If x is an integer greater than 1, is x equal to \(2^k\) for some positive integer k?If x is an integer greater than 1, is x equal to 2^k for some positive integer k?
(1) x has only one prime factor.
(2) Every factor of x is even.
Can anyone please explain the statements to me?
Statement 1 says x has only one prime factor. Am I to assume that x is a prime number? or am i to assume that x is a number such as 9, whose only prime factor is 3. Or the number can be 2,3... its confusing to me,
Statement 2 says every factor of x is even. Does such a number exist?
Source: Jeff Sackmann's questions
Basically question ask whether x is some power of 2: 2 (for k=1), 4 (for k=2), 8 (for k=3), ...
(1) x has only one prime factor --> x can be ANY prime in ANY positive integer power: 2, 2^3, 3, 3^7, 5, 5^2, ... Note that all this numbers have only one prime factor. Not sufficient.
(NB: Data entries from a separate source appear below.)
## src/rtl/i2c_regport_pkg.sv

```systemverilog
`timescale 1ns/1ps
package i2c_regport_pkg;
   localparam int unsigned BYTE_W = 8;
   localparam int unsigned IDX_W  = 7;

   typedef enum logic [2:0] {
      ST_IDLE,
      ST_RX,
      ST_RXW,
      ST_ACK,
      ST_TX,
      ST_MACK,
      ST_MACKW,
      ST_SKIP
   } slv_state_t;

   typedef enum logic [1:0] {
      PH_ADDR,
      PH_PTR,
      PH_DATA
   } slv_phase_t;
endpackage

```

## src/rtl/i2c_regport_sync.sv

```systemverilog
`timescale 1ns/1ps
module i2c_regport_sync #(
   parameter int unsigned SYNC_STAGES = 2
) (
   input  logic clk,
   input  logic rst_n,
   input  logic scl_i,
   input  logic sda_i,
   output logic scl_s,
   output logic sda_s,
   output logic scl_rise,
   output logic scl_fall,
   output logic start_det,
   output logic stop_det
);
   if (SYNC_STAGES < 2) begin : g_bad_stages
      $error("i2c_regport_sync: SYNC_STAGES must be at least 2");
   end

   logic [SYNC_STAGES-1:0] scl_pipe;
   logic [SYNC_STAGES-1:0] sda_pipe;
   logic                   scl_d;
   logic                   sda_d;

   for (genvar g = 0; g < SYNC_STAGES; g++) begin : g_stage
      if (g == 0) begin : g_first
         always_ff @(posedge clk or negedge rst_n) begin
            if (!rst_n) begin
               scl_pipe[0] <= 1'b1;
               sda_pipe[0] <= 1'b1;
            end else begin
               scl_pipe[0] <= scl_i;
               sda_pipe[0] <= sda_i;
            end
         end
      end else begin : g_next
         always_ff @(posedge clk or negedge rst_n) begin
            if (!rst_n) begin
               scl_pipe[g] <= 1'b1;
               sda_pipe[g] <= 1'b1;
            end else begin
               scl_pipe[g] <= scl_pipe[g-1];
               sda_pipe[g] <= sda_pipe[g-1];
            end
         end
      end
   end

   always_ff @(posedge clk or negedge rst_n) begin
      if (!rst_n) begin
         scl_d <= 1'b1;
         sda_d <= 1'b1;
      end else begin
         scl_d <= scl_pipe[SYNC_STAGES-1];
         sda_d <= sda_pipe[SYNC_STAGES-1];
      end
   end

   assign scl_s     = scl_pipe[SYNC_STAGES-1];
   assign sda_s     = sda_pipe[SYNC_STAGES-1];
   assign scl_rise  = scl_s & ~scl_d;
   assign scl_fall  = ~scl_s & scl_d;
   assign start_det = scl_s & scl_d & sda_d & ~sda_s;
   assign stop_det  = scl_s & scl_d & ~sda_d & sda_s;

   // bus conditions and clock edges never coincide
   assert_cond_excl_R9: assert property (@(posedge clk) disable iff (!rst_n)
      $onehot0({start_det, stop_det, scl_rise, scl_fall}));
endmodule

```

## src/rtl/i2c_regport_rf.sv

```systemverilog
`timescale 1ns/1ps
module i2c_regport_rf
   import i2c_regport_pkg::*;
#(
   parameter int unsigned NUM_REGS = 16
) (
   input  logic              clk,
   input  logic              rst_n,
   input  logic              wr_en,
   input  logic [IDX_W-1:0]  wr_idx,
   input  logic [BYTE_W-1:0] wr_data,
   input  logic [IDX_W-1:0]  rd_idx,
   output logic [BYTE_W-1:0] rd_data
);
   if (NUM_REGS < 1 || NUM_REGS > (1 << IDX_W)) begin : g_bad_depth
      $error("i2c_regport_rf: NUM_REGS out of range");
   end

   logic [BYTE_W-1:0] mem [NUM_REGS];

   always_ff @(posedge clk or negedge rst_n) begin
      if (!rst_n) begin
         for (int i = 0; i < NUM_REGS; i++) mem[i] <= '0;
      end else if (wr_en) begin
         for (int i = 0; i < NUM_REGS; i++) begin
            if (wr_idx == IDX_W'(i)) mem[i] <= wr_data;
         end
      end
   end

   always_comb begin
      rd_data = '0;
      for (int i = 0; i < NUM_REGS; i++) begin
         if (rd_idx == IDX_W'(i)) rd_data = mem[i];
      end
   end
endmodule

```

## src/rtl/i2c_regport.sv

```systemverilog
`timescale 1ns/1ps
module i2c_regport
   import i2c_regport_pkg::*;
#(
   parameter int unsigned NUM_REGS    = 16,
   parameter int unsigned SYNC_STAGES = 2,
   parameter logic [3:0]  ADDR_HI     = 4'b0010
) (
   input  logic              clk,
   input  logic              rst_n,
   input  logic              scl_i,
   input  logic              sda_i,
   output logic              sda_o,
   output logic              sda_oe_o,
   input  logic              strap_a2_i,
   input  logic              strap_a1_i,
   input  logic              strap_a0_i,
   output logic              reg_wr_o,
   output logic [IDX_W-1:0]  reg_idx_o,
   output logic [BYTE_W-1:0] reg_wdata_o
);
   if (NUM_REGS < 1 || NUM_REGS > (1 << IDX_W)) begin : g_bad_regs
      $error("i2c_regport: NUM_REGS out of range");
   end

   logic scl_s, sda_s, scl_rise, scl_fall, start_det, stop_det;

   i2c_regport_sync #(.SYNC_STAGES(SYNC_STAGES)) u_sync (
      .clk       (clk),
      .rst_n     (rst_n),
      .scl_i     (scl_i),
      .sda_i     (sda_i),
      .scl_s     (scl_s),
      .sda_s     (sda_s),
      .scl_rise  (scl_rise),
      .scl_fall  (scl_fall),
      .start_det (start_det),
      .stop_det  (stop_det)
   );

   // upper strap bit captured only while reset is held
   logic a2_q;
   always_ff @(posedge clk) begin
      if (!rst_n) a2_q <= strap_a2_i;
   end

   logic [6:0] dev_addr;
   assign dev_addr = {ADDR_HI, a2_q, strap_a1_i, strap_a0_i};

   slv_state_t          state_q;
   slv_phase_t          phase_q;
   logic                rw_q;
   logic [2:0]          bitcnt_q;
   logic [BYTE_W-1:0]   shreg_q;
   logic [BYTE_W-2:0]   txreg_q;
   logic [BYTE_W-1:0]   ptr_q;
   logic                oe_q;
   logic                wr_q;
   logic [IDX_W-1:0]    wr_idx_q;
   logic [BYTE_W-1:0]   wr_data_q;
   logic [BYTE_W-1:0]   rd_data;
   logic [IDX_W-1:0]    idx_inc;

   assign idx_inc = ptr_q[IDX_W-1:0] + 7'd1;

   i2c_regport_rf #(.NUM_REGS(NUM_REGS)) u_rf (
      .clk     (clk),
      .rst_n   (rst_n),
      .wr_en   (wr_q),
      .wr_idx  (wr_idx_q),
      .wr_data (wr_data_q),
      .rd_idx  (ptr_q[IDX_W-1:0]),
      .rd_data (rd_data)
   );

   always_ff @(posedge clk or negedge rst_n) begin
      if (!rst_n) begin
         state_q   <= ST_IDLE;
         phase_q   <= PH_ADDR;
         rw_q      <= 1'b0;
         bitcnt_q  <= '0;
         shreg_q   <= '0;
         txreg_q   <= '0;
         ptr_q     <= '0;
         oe_q      <= 1'b0;
         wr_q      <= 1'b0;
         wr_idx_q  <= '0;
         wr_data_q <= '0;
      end else begin
         wr_q <= 1'b0;
         if (start_det) begin
            state_q  <= ST_RX;
            phase_q  <= PH_ADDR;
            bitcnt_q <= '0;
            oe_q     <= 1'b0;
         end else if (stop_det) begin
            state_q <= ST_IDLE;
            oe_q    <= 1'b0;
         end else begin
            case (state_q)
               ST_RX: begin
                  if (scl_rise) begin
                     shreg_q  <= {shreg_q[BYTE_W-2:0], sda_s};
                     bitcnt_q <= bitcnt_q + 3'd1;
                     if (bitcnt_q == 3'd7) state_q <= ST_RXW;
                  end
               end
               ST_RXW: begin
                  if (scl_fall) begin
                     case (phase_q)
                        PH_ADDR: begin
                           if (shreg_q[7:1] == dev_addr) begin
                              oe_q    <= 1'b1;
                              rw_q    <= shreg_q[0];
                              phase_q <= shreg_q[0] ? PH_DATA : PH_PTR;
                              state_q <= ST_ACK;
                           end else begin
                              state_q <= ST_SKIP;
                           end
                        end
                        PH_PTR: begin
                           ptr_q   <= shreg_q;
                           oe_q    <= 1'b1;
                           phase_q <= PH_DATA;
                           state_q <= ST_ACK;
                        end
                        default: begin
                           wr_q      <= 1'b1;
                           wr_idx_q  <= ptr_q[IDX_W-1:0];
                           wr_data_q <= shreg_q;
                           if (ptr_q[7]) ptr_q[IDX_W-1:0] <= idx_inc;
                           oe_q    <= 1'b1;
                           state_q <= ST_ACK;
                        end
                     endcase
                  end
               end
               ST_ACK: begin
                  if (scl_fall) begin
                     bitcnt_q <= '0;
                     if (rw_q) begin
                        txreg_q <= rd_data[BYTE_W-2:0];
                        oe_q    <= ~rd_data[BYTE_W-1];
                        state_q <= ST_TX;
                     end else begin
                        oe_q    <= 1'b0;
                        state_q <= ST_RX;
                     end
                  end
               end
               ST_TX: begin
                  if (scl_fall) begin
                     if (bitcnt_q == 3'd7) begin
                        oe_q    <= 1'b0;
                        state_q <= ST_MACK;
                        if (ptr_q[7]) ptr_q[IDX_W-1:0] <= idx_inc;
                     end else begin
                        txreg_q  <= {txreg_q[BYTE_W-3:0], 1'b0};
                        oe_q     <= ~txreg_q[BYTE_W-2];
                        bitcnt_q <= bitcnt_q + 3'd1;
                     end
                  end
               end
               ST_MACK: begin
                  if (scl_rise) state_q <= sda_s ? ST_SKIP : ST_MACKW;
               end
               ST_MACKW: begin
                  if (scl_fall) begin
                     bitcnt_q <= '0;
                     txreg_q  <= rd_data[BYTE_W-2:0];
                     oe_q     <= ~rd_data[BYTE_W-1];
                     state_q  <= ST_TX;
                  end
               end
               default: ;
            endcase
         end
      end
   end

   assign sda_o       = 1'b0;
   assign sda_oe_o    = oe_q;
   assign reg_wr_o    = wr_q;
   assign reg_idx_o   = wr_idx_q;
   assign reg_wdata_o = wr_data_q;

   // latched strap bit stays put outside reset
   assert_a2_hold_R2: assert property (@(posedge clk) disable iff (!rst_n)
      $stable(a2_q));

   // no drive while ignoring the bus or idle
   assert_skip_quiet_R3: assert property (@(posedge clk) disable iff (!rst_n)
      (state_q == ST_SKIP || state_q == ST_IDLE) |-> !sda_oe_o);

   // pointer has moved one past the strobed index
   assert_autoinc_R6: assert property (@(posedge clk) disable iff (!rst_n)
      (reg_wr_o && ptr_q[7]) |-> (ptr_q[IDX_W-1:0] == reg_idx_o + 7'd1));

   // pointer still equals the strobed index
   assert_ptr_hold_R7: assert property (@(posedge clk) disable iff (!rst_n)
      (reg_wr_o && !ptr_q[7]) |-> (ptr_q[IDX_W-1:0] == reg_idx_o));

   // SDA enable moves only while SCL is low, or on a bus condition
   assert_oe_scl_low_R8: assert property (@(posedge clk) disable iff (!rst_n)
      !$stable(sda_oe_o) |-> ($past(!scl_s) || $past(start_det) || $past(stop_det)));
endmodule

```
(2) Every factor of x is even --> this statement makes no sense, every positive integer has at least one positive odd factor: 1. I think it should be: x has no odd factor more than 1 (or: every factor of x, except 1, is even). In this case as x don't have any odd factors >1 then x has no odd primes in its prime factorization --> x is of the form of 2^k for some positive integer k. Sufficient.
Not a good question.
Yes. if statement 2 is rephrased as you said, it will be a sufficient statement. I think this what even the question maker had in mind but it slipped off his mind somehow. I will mail him to correct this.